Below are the records. List every line holding the word "with".

* Stored items
------------------------------

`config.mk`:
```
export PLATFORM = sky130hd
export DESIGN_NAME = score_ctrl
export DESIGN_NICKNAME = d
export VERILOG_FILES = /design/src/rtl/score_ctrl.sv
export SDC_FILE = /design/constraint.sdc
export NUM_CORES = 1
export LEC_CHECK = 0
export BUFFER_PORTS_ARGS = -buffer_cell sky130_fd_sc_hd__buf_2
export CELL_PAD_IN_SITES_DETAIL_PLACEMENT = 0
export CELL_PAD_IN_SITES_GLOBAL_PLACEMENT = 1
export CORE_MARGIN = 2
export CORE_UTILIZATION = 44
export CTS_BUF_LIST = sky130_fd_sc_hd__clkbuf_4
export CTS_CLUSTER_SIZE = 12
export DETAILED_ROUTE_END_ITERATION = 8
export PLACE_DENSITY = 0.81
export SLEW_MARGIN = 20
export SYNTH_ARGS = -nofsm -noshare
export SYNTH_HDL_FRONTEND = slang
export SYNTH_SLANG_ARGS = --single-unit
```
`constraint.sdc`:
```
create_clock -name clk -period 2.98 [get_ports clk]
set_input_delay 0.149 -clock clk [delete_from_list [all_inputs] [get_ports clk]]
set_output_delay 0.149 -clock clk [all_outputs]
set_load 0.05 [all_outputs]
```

------------------------------

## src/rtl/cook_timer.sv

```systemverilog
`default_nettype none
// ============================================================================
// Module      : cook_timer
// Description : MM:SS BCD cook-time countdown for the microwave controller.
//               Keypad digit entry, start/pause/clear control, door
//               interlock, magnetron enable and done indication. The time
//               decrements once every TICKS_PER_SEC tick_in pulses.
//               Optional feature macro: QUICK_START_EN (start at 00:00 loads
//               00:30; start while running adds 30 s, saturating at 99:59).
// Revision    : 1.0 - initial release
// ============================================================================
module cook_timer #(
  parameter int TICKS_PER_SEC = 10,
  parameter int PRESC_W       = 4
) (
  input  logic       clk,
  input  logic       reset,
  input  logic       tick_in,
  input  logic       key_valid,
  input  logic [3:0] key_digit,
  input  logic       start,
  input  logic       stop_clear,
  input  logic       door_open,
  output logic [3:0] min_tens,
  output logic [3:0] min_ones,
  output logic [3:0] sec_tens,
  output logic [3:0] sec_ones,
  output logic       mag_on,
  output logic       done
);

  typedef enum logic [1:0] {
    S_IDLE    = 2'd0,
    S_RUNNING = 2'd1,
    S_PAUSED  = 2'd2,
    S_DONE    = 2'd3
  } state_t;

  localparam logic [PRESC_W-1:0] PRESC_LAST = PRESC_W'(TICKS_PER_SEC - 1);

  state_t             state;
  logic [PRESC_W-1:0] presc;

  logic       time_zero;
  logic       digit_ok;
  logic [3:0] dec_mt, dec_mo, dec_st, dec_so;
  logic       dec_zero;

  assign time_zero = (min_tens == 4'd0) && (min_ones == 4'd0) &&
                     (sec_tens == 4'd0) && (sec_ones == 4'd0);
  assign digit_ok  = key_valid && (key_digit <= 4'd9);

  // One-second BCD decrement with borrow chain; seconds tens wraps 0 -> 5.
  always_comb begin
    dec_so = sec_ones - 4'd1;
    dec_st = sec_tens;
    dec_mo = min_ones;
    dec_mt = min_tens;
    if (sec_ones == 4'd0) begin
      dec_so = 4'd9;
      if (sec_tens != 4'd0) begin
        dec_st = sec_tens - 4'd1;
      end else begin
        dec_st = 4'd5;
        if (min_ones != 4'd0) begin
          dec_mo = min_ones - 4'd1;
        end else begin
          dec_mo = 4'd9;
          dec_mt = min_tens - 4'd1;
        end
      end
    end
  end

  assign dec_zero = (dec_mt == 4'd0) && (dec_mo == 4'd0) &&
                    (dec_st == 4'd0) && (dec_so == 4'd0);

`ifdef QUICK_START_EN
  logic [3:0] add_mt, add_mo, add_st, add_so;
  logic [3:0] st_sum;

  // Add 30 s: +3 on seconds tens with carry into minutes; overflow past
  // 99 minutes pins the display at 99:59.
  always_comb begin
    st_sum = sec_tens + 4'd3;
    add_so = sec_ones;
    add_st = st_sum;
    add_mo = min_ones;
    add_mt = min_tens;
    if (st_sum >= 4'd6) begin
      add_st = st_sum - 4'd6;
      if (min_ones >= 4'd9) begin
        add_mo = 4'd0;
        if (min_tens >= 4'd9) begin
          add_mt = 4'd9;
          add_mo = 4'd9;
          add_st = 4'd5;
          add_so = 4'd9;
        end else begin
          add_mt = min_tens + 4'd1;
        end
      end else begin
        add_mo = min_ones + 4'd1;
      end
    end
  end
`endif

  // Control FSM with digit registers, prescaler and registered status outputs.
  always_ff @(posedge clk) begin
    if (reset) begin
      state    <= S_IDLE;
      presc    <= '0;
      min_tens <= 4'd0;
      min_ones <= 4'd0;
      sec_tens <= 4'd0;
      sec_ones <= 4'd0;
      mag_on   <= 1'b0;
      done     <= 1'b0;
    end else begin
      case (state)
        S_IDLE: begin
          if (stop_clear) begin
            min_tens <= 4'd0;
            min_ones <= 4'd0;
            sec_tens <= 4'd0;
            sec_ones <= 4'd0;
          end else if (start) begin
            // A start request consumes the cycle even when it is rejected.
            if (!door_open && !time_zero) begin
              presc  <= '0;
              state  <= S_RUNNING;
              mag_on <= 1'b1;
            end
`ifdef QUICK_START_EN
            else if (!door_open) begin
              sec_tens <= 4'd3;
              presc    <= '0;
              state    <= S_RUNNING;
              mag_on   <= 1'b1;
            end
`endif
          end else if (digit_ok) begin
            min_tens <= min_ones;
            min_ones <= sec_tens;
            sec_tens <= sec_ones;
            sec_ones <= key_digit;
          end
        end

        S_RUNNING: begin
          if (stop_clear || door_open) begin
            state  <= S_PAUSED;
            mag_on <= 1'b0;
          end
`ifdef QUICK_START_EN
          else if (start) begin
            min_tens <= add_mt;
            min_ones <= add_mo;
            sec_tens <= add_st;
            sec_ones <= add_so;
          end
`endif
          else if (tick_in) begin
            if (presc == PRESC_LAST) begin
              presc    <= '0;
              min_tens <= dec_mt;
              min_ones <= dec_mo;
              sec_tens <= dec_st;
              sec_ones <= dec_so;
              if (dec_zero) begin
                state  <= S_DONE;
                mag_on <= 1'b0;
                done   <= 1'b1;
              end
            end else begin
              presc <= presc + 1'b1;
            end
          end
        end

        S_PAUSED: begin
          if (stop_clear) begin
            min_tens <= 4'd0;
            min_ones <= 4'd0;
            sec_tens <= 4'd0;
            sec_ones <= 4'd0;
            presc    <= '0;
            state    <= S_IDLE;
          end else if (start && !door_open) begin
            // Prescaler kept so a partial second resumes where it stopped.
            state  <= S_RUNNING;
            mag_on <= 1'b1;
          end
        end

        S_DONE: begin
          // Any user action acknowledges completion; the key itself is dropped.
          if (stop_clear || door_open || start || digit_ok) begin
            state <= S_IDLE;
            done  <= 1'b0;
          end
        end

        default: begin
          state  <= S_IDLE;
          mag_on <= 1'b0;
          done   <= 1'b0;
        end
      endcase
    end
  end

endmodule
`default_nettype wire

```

------------------------------

* Output below
  // One-second BCD decrement with borrow chain; seconds tens wraps 0 -> 5.
  // Add 30 s: +3 on seconds tens with carry into minutes; overflow past
  // Control FSM with digit registers, prescaler and registered status outputs.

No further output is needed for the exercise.